Entries provided Block Start

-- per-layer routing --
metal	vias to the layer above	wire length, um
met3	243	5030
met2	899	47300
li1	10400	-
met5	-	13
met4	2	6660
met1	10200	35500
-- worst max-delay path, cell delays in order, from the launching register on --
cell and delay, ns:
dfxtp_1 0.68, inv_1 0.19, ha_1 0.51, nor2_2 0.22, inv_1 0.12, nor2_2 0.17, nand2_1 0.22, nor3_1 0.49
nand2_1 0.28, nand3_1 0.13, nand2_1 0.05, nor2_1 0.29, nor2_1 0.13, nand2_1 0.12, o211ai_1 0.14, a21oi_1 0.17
`config.mk`:
```
export PLATFORM = sky130hd
export DESIGN_NAME = parity_scan_sequencer
export DESIGN_NICKNAME = d
export VERILOG_FILES = /design/src/rtl/parity_scan_sequencer.sv
export SDC_FILE = /design/constraint.sdc
export NUM_CORES = 1
export LEC_CHECK = 0
export ABC_AREA = 1
export ABC_CLOCK_PERIOD_IN_PS = 1100
export CORE_AREA = 5 5 65 79
export CTS_CLUSTER_SIZE = 14
export DETAILED_ROUTE_END_ITERATION = 16
export DIE_AREA = 0 0 70 84
export HOLD_SLACK_MARGIN = 0.08
export PLACE_DENSITY = 0.72
export SLEW_MARGIN = 10
export SYNTH_ARGS = -nofsm -noshare
export SYNTH_HDL_FRONTEND = slang
export SYNTH_HIERARCHICAL = 1
export SYNTH_SLANG_ARGS = --single-unit
```
`constraint.sdc`:
```
create_clock -name iw_clk -period 1.1 [get_ports iw_clk]
set_clock_uncertainty 0.05 [all_clocks]
set_input_delay 0.11 -clock iw_clk [delete_from_list [all_inputs] [get_ports iw_clk]]
set_output_delay 0.11 -clock iw_clk [all_outputs]
set_load 0.005 [all_outputs]
```
`src/rtl/parity_scan_sequencer.sv`:
```
// parity_scan_sequencer: two-stage valid/ready pipeline producing the inclusive
// running XOR prefix of each WIDTH-bit beat, with the prefix carried across the
// beats of a segment.
// Build option: define PARITY_SCAN_CARRY_EN to build the cross-beat carry;
// without it every beat is scanned independently.

module GenericPrefixXor #(
    parameter int unsigned WIDTH = 8
) (
    input  logic [WIDTH-1:0] i_data,
    output logic [WIDTH-1:0] o_prefix
);
    localparam int unsigned LEVELS = $clog2(WIDTH);

    // Log-depth network: level s folds in the partial prefix 2^s bits below,
    // which for XOR is simply v ^ (v << 2^s).
    for (genvar s = 0; s < LEVELS; s++) begin : g_lvl
        logic [WIDTH-1:0] w_in;
        logic [WIDTH-1:0] w_out;
        if (s == 0) begin : g_first
            assign w_in = i_data;
        end else begin : g_next
            assign w_in = g_lvl[s-1].w_out;
        end
        assign w_out = w_in ^ (w_in << (1 << s));
    end

    assign o_prefix = g_lvl[LEVELS-1].w_out;
endmodule

module parity_scan_sequencer #(
    parameter int unsigned WIDTH = 8,
    parameter int unsigned CNT_W = 8
) (
    input  logic             iw_clk,
    input  logic             iw_rst_n,
    input  logic             iw_valid,
    output logic             ow_ready,
    input  logic [WIDTH-1:0] iwv_data,
    input  logic             iw_last,
    output logic             ow_valid,
    input  logic             iw_ready,
    output logic [WIDTH-1:0] owv_data,
    output logic             ow_last,
    output logic             ow_parity,
    output logic [CNT_W-1:0] owv_beat
);
    logic             r_s1_full;
    logic [WIDTH-1:0] r_s1_data;
    logic             r_s1_last;
    logic             r_s2_full;
    logic [WIDTH-1:0] r_s2_data;
    logic             r_s2_last;
    logic [CNT_W-1:0] r_s2_beat;
    logic [CNT_W-1:0] r_cnt;

    logic             w_s1_adv;
    logic             w_in_xfer;
    logic [WIDTH-1:0] w_local;
    logic [WIDTH-1:0] w_scan;

    GenericPrefixXor #(.WIDTH(WIDTH)) u_prefix (
        .i_data   (r_s1_data),
        .o_prefix (w_local)
    );

    assign w_s1_adv  = r_s1_full && (!r_s2_full || iw_ready);
    assign ow_ready  = !r_s1_full || w_s1_adv;
    assign w_in_xfer = iw_valid && ow_ready;

`ifdef PARITY_SCAN_CARRY_EN
    logic r_carry;

    assign w_scan = w_local ^ {WIDTH{r_carry}};

    // Segment carry: follows the beat moving S1->S2, cleared at segment end
    always_ff @(posedge iw_clk or negedge iw_rst_n) begin
        if (!iw_rst_n) begin
            r_carry <= 1'b0;
        end else if (w_s1_adv) begin
            r_carry <= r_s1_last ? 1'b0 : w_scan[WIDTH-1];
        end
    end
`else
    assign w_scan = w_local;
`endif

    // Stage S1: capture the incoming beat, empty when it moves on
    always_ff @(posedge iw_clk or negedge iw_rst_n) begin
        if (!iw_rst_n) begin
            r_s1_full <= 1'b0;
            r_s1_data <= '0;
            r_s1_last <= 1'b0;
        end else if (w_in_xfer) begin
            r_s1_full <= 1'b1;
            r_s1_data <= iwv_data;
            r_s1_last <= iw_last;
        end else if (w_s1_adv) begin
            r_s1_full <= 1'b0;
        end
    end

    // Stage S2: output register, holds under stall, empties on output transfer
    always_ff @(posedge iw_clk or negedge iw_rst_n) begin
        if (!iw_rst_n) begin
            r_s2_full <= 1'b0;
            r_s2_data <= '0;
            r_s2_last <= 1'b0;
            r_s2_beat <= '0;
        end else if (w_s1_adv) begin
            r_s2_full <= 1'b1;
            r_s2_data <= w_scan;
            r_s2_last <= r_s1_last;
            r_s2_beat <= r_cnt;
        end else if (r_s2_full && iw_ready) begin
            r_s2_full <= 1'b0;
        end
    end

    // Beat index within the segment, wraps freely
    always_ff @(posedge iw_clk or negedge iw_rst_n) begin
        if (!iw_rst_n) begin
            r_cnt <= '0;
        end else if (w_s1_adv) begin
            r_cnt <= r_s1_last ? '0 : r_cnt + 1'b1;
        end
    end

    assign ow_valid  = r_s2_full;
    assign owv_data  = r_s2_data;
    assign ow_last   = r_s2_last;
    assign ow_parity = r_s2_data[WIDTH-1];
    assign owv_beat  = r_s2_beat;
endmodule
```
==> key figures, run 1 <==
Finish
  – Area Overhead vs Synth: 59.4%
  – Final net count: between 300 and 400
  – Proportion of layout cells with a drive suffix above 1: about 47%
  – Post-route insts no fill: 381
  – Commonest cells after routing, fill and taps aside: 72 x nand2_1, 38 x nand2_2, 30 x dfrtp_1, 30 x buf_4, 17 x clkdlybuf4s15_1
  – Diode count: 0
  – Final Cell Area: between 3000 and 4000 um2
  – Leading cell type in the layout, fill and taps excluded: nand2_1
  – Layout filler cell count: between 300 and 400

Synth
  – Share of synthesized cell area in full adder, half adder and majority cells: 0.652%
  – Synthesized-area fraction occupied by xor and xnor cells: under 10%
  – Cell Area, Synth: 1920 um2
  – Proportion of synthesized area in mux cells: 0%
  – Count of state elements after synthesis: 36
  – Fraction of the mapped netlist area in simple logic gates: between 30% and 40%
  – Syn Inst Count: roughly 240
  – Share of synthesized flip-flops with an asynchronous set or reset: 100%
  – Proportion of synthesized chip area in sequential cells: 46.9%
  – Warnings from Yosys: 6
  – Number of enable-type register cells in the synthesized netlist: 0
  – Synthesized area per cell: 7.87 um2
  – Library cells used by synthesis: 24
  – Main synth FF type: dfrtp_1
  – Main combinational cell family by area after synthesis: simple AND/OR/NAND/NOR gates
  – Post-synthesis compound-gate area fraction: 5.02%
  – Synthesized net count: 258

Die
  – Initial Util: roughly 44%
  – Chip height: approximately 84 um
  – CORE AREA: 4390 um2
  – Site row count: 27
  – Die area: just under 6000 um2
  – Die boundary width: 70 um
  – I/O pin total: 33

Routing
  – Drt first-iter violations: 85
  – Remaining routing DRC violations: 0
  – Number of vias after detailed routing: 1756
  – Wire length per cell: 12.0 um
  – Count of antenna-violating nets left after detailed routing: 0
  – Total iterations of the first detailed-routing run: 4
  – Wire length reported by the detailed router: 4580 um
  – Via-per-instance ratio: 4.61

Setup path
  – Maximum fanout count along the critical path: 5
  – Critical path data required time: 1.28 ns
  – List of cells traversed by the critical path: buf_6 -> nand2_8 -> nand2_8 -> nor2_4 -> nand2_2 -> nand2_1 -> nand2_1 -> nor2_1
  – Worst endpoint data arrival time: 1.42 ns
  – Buffer and inverter count on the worst path: 1
  – Category of the worst setup path capture point: flop
  – Highest cell delay on the worst timing path: ~0.40 ns
  – Largest delay contributor family on the critical path: simple AND/OR/NAND/NOR gates
  – CP max-delay cell: dfrtp_1
  – Crit path kind: flop to flop
  – Crit path launch type: flop

Pwr
  – Peak VDD IR: 885 uV
  – Pwr/cell area: 1630 nW/um2
  – Power share of the clock group: 17.7%
  – Power Internal: 3.26 mW
  – Combinational power share: 45.5%
  – Tot Pwr: around 5.0 mW
  – Net Sw Power: 1.73 mW
  – Sequential Power Share: 36.7%
  – Pleak: 1.53 nW
  – Switching fraction of total power: 34.7%

Timing
  – Final-report max-slew violation count: 0
  – Unrepaired setup endpoints after global routing: yes
  – Period utilization: 113%
  – Final critical delay including setup and external delays: 1.24 ns
  – Final setup vio count: 37
  – Worst-case setup margin in the final layout: -0.143 ns
  – Remaining max-slew budget at the tightest pin: about 85%
  – Sum of negative setup slack: -2.90 ns
  – Max frequency: between 0.8 and 0.9 GHz
  – Hold Violations, Final: 0
  – Transition time of the tightest slew-check pin: 0.217 ns

CTS
  – Register clock-pin slew on the reported worst setup and hold paths: 0.07 ns
  – Worst-case clock buffer depth: 2
  – Total number of clock tree sinks: 36
  – Clock buffers created by TritonCTS: 5
  – H-tree level count: 2
  – Hold-fix buffers, CTS: 0
  – CTS Root Cell: clkbuf_8
  – Clock tree from TritonCTS: built
  – Clock latency reported for the late side of the worst-skew pair: 0.29 ns

Global route
  – Met2 Resource Use GR: 29.3%
  – Grt ovf: 0
  – Met3 Resource Use GR: 4.82%
  – Global-route usage over all layers: 15.3%
  – First-pass GRT wire length: 7170 um
  – Most used routing layer: met2
  – Vias in the first global route: 1639
  – Antenna violations before repair: 0
  – Global routing met1 resource utilization: 15.3%
  – Pin count of the biggest net entering global routing: 37

Job
  – Reported max-cap violation count: 0

Outcome
  – Result of the run: complete, but fails checks
  – Violated checks: setup timing

Placement
  – Post-detailed-placement cell area: 2420 um2
  – Weighted congestion at the end of routability-driven global placement: 0.823
  – Instance count after placement with tap cells included: around 350
  – Final HPWL from detailed placement: about 2700 um
  – Minimum setup slack after placement: -0.427 ns
  – Buffers on Ports: 32

Worst hold path
  – Path class of the lowest-slack min-delay path: input pin to asynchronous set/reset pin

Entries provided Block End

Transcribe the records above from the line holding "routing layer: met2" down to the line holding "global placement: 0.823", inclusive, without adding anything.

  – Most used routing layer: met2
  – Vias in the first global route: 1639
  – Antenna violations before repair: 0
  – Global routing met1 resource utilization: 15.3%
  – Pin count of the biggest net entering global routing: 37

Job
  – Reported max-cap violation count: 0

Outcome
  – Result of the run: complete, but fails checks
  – Violated checks: setup timing

Placement
  – Post-detailed-placement cell area: 2420 um2
  – Weighted congestion at the end of routability-driven global placement: 0.823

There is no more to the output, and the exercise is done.